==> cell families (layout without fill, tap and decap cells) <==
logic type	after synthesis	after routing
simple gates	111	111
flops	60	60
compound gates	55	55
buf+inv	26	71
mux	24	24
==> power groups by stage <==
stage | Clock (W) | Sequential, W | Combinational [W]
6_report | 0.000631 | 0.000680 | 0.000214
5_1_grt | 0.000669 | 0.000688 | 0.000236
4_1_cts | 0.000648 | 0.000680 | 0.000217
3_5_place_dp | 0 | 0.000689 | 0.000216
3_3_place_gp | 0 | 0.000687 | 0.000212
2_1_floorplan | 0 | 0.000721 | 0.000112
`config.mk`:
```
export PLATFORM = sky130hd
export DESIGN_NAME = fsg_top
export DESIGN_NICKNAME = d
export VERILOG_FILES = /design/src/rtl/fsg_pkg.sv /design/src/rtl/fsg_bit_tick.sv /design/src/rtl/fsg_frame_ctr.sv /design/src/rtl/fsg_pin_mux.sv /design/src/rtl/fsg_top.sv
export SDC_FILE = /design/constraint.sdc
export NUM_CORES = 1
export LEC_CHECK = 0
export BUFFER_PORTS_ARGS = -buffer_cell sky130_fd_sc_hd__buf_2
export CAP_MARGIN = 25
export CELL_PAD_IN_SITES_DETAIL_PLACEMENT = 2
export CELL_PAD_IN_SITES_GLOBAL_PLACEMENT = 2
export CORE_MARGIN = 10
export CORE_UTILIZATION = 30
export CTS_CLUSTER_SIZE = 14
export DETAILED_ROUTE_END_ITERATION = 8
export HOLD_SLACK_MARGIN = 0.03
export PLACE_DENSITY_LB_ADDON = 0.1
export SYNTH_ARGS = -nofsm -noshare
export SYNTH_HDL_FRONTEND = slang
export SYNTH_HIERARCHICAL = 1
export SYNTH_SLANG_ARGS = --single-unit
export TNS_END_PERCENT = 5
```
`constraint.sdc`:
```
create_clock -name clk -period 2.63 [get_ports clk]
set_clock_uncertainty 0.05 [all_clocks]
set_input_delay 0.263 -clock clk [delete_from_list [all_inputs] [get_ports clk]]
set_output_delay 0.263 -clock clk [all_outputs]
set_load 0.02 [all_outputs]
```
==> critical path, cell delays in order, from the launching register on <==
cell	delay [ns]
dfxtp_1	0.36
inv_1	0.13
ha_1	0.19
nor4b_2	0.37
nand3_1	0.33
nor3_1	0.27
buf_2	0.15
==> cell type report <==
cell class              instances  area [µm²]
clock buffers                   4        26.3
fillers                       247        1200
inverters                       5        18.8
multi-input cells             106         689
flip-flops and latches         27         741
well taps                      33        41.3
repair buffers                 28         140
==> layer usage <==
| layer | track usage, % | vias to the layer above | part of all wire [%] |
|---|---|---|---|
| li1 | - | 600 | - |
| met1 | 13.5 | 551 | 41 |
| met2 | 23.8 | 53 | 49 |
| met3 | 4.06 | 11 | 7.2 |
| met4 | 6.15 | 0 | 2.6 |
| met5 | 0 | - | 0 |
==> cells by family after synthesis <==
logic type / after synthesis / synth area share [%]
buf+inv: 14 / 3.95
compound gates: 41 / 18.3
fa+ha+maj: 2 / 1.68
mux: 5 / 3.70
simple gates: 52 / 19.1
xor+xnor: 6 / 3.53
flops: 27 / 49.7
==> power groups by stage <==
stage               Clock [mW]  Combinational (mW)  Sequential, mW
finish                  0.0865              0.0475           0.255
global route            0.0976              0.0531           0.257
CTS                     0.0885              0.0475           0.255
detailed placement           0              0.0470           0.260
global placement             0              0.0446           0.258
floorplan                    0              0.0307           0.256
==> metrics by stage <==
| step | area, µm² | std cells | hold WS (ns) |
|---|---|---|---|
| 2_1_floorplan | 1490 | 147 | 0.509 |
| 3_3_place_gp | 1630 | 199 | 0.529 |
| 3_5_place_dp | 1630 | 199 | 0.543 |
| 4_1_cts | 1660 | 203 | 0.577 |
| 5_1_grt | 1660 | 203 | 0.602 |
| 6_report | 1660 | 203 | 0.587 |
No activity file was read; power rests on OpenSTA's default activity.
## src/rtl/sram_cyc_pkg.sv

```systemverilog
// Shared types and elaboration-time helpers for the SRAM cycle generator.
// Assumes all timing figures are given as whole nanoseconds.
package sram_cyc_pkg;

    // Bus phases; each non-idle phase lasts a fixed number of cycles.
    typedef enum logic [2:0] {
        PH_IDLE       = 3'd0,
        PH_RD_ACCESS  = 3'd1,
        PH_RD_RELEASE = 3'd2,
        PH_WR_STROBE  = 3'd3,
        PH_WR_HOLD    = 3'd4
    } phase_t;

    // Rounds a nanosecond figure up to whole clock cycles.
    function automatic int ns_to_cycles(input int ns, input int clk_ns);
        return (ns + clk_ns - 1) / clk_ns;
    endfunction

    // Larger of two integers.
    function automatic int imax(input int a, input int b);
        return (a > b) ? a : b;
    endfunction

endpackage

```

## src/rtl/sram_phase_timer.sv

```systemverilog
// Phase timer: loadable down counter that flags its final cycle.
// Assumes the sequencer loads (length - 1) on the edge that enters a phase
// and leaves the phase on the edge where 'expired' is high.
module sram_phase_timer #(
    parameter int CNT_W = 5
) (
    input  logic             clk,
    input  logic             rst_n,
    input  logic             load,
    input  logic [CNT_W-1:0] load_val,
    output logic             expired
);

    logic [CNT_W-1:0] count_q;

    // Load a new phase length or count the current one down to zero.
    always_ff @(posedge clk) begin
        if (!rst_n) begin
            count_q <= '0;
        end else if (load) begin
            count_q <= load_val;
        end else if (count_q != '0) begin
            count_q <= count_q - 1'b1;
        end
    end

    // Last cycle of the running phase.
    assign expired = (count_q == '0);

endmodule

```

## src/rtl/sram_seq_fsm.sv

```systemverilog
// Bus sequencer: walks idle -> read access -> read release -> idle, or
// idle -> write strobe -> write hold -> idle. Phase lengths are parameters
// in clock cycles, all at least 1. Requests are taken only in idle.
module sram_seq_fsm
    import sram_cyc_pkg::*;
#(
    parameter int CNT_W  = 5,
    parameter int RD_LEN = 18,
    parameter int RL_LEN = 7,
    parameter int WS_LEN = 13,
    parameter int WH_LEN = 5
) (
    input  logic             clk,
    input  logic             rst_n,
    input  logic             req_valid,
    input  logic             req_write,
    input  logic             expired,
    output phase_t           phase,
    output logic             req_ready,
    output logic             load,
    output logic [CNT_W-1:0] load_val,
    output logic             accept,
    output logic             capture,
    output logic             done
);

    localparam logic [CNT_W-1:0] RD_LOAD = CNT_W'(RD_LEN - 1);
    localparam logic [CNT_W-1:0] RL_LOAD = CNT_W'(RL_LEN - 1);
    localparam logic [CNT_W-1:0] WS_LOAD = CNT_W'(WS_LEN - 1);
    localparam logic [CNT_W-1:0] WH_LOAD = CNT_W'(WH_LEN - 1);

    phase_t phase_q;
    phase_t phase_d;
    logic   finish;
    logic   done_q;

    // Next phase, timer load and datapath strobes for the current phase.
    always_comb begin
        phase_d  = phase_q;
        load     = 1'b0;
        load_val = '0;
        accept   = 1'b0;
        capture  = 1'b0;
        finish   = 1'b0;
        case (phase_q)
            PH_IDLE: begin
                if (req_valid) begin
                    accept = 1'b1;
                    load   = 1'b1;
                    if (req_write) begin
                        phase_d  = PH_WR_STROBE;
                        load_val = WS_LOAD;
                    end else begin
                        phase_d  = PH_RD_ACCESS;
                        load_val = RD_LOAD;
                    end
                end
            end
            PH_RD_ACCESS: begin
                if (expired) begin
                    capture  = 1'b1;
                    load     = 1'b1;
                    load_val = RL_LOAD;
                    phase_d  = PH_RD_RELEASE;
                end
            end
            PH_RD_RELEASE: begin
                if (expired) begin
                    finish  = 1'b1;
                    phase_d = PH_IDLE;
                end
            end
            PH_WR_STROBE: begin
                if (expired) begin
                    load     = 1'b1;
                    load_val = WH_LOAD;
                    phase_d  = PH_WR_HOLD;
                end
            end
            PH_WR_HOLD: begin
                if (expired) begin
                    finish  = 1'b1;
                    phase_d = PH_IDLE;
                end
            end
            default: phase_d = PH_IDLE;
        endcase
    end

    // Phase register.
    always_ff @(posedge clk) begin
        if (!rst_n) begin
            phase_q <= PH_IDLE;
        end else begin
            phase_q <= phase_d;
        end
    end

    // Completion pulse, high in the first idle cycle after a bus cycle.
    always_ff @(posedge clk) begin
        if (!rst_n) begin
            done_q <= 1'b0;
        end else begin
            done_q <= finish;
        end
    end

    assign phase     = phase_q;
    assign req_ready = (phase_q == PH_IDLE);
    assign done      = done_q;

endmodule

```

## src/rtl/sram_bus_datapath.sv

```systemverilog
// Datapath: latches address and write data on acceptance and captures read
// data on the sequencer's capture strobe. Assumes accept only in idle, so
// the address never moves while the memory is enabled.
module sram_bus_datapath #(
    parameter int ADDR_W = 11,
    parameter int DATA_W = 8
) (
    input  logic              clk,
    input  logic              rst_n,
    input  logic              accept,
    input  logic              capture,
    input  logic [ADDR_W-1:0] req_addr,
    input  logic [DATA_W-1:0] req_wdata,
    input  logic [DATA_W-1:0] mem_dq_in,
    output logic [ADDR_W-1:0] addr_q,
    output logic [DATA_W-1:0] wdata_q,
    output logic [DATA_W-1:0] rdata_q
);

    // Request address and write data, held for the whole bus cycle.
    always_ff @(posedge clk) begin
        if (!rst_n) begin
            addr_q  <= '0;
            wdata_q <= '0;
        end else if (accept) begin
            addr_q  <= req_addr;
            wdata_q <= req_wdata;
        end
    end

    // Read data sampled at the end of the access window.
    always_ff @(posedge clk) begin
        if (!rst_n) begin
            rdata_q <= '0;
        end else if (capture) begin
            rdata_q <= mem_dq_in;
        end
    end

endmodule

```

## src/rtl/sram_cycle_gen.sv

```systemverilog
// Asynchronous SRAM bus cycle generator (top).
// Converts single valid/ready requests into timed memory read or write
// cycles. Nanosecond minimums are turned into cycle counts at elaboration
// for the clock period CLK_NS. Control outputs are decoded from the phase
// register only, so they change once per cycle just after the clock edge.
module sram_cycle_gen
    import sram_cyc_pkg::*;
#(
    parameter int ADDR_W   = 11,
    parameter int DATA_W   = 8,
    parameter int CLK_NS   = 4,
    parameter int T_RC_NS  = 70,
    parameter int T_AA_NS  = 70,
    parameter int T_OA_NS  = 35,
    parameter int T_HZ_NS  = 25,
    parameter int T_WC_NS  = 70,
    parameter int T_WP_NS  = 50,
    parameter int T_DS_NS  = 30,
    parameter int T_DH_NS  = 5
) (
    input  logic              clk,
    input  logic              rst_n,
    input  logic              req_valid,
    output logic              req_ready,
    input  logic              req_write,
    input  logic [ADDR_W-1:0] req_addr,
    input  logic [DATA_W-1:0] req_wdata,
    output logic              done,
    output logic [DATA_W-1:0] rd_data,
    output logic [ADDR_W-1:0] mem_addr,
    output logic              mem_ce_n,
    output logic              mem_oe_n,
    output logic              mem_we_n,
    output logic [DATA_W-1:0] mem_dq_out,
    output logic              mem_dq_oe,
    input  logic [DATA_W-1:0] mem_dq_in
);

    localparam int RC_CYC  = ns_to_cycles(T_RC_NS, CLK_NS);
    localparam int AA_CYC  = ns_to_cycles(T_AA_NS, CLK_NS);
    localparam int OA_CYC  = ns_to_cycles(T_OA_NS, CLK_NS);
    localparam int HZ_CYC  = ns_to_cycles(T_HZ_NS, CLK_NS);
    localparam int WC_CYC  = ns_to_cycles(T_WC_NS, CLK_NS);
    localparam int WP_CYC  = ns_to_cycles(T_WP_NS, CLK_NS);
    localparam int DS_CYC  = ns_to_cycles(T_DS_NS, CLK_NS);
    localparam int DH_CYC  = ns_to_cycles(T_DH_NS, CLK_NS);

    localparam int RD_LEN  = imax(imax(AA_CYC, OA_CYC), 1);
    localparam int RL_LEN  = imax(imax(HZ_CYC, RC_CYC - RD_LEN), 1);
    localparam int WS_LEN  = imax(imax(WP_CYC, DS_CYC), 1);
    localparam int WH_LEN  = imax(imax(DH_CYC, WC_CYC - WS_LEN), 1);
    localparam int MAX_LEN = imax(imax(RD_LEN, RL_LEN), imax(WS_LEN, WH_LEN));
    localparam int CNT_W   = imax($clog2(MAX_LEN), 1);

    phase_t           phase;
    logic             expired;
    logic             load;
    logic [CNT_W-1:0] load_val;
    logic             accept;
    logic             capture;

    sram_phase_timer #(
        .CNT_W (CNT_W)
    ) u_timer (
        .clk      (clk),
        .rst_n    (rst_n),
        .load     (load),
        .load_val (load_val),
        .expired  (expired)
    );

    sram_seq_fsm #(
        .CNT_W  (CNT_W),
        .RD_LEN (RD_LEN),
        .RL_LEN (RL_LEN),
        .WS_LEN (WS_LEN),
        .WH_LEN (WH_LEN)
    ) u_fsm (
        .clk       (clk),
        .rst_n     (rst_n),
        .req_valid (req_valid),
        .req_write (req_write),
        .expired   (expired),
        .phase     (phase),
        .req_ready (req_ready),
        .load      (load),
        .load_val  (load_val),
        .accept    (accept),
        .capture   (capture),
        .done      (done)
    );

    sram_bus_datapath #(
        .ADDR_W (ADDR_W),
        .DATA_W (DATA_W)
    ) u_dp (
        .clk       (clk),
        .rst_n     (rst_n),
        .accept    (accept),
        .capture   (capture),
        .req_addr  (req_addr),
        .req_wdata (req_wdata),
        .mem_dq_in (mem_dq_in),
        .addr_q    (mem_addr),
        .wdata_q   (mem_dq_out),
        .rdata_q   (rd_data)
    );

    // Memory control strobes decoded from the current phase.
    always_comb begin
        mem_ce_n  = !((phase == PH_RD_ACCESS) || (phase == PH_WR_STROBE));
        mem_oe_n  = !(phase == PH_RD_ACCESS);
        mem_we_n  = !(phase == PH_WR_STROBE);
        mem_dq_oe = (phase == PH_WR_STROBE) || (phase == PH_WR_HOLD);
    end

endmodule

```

• • • • • • •

*DIRECTIONS*. When "synthesis" shows up in a line of the material, report that line.

*RESPONSE*.
logic type	after synthesis	after routing
==> cells by family after synthesis <==
logic type / after synthesis / synth area share [%]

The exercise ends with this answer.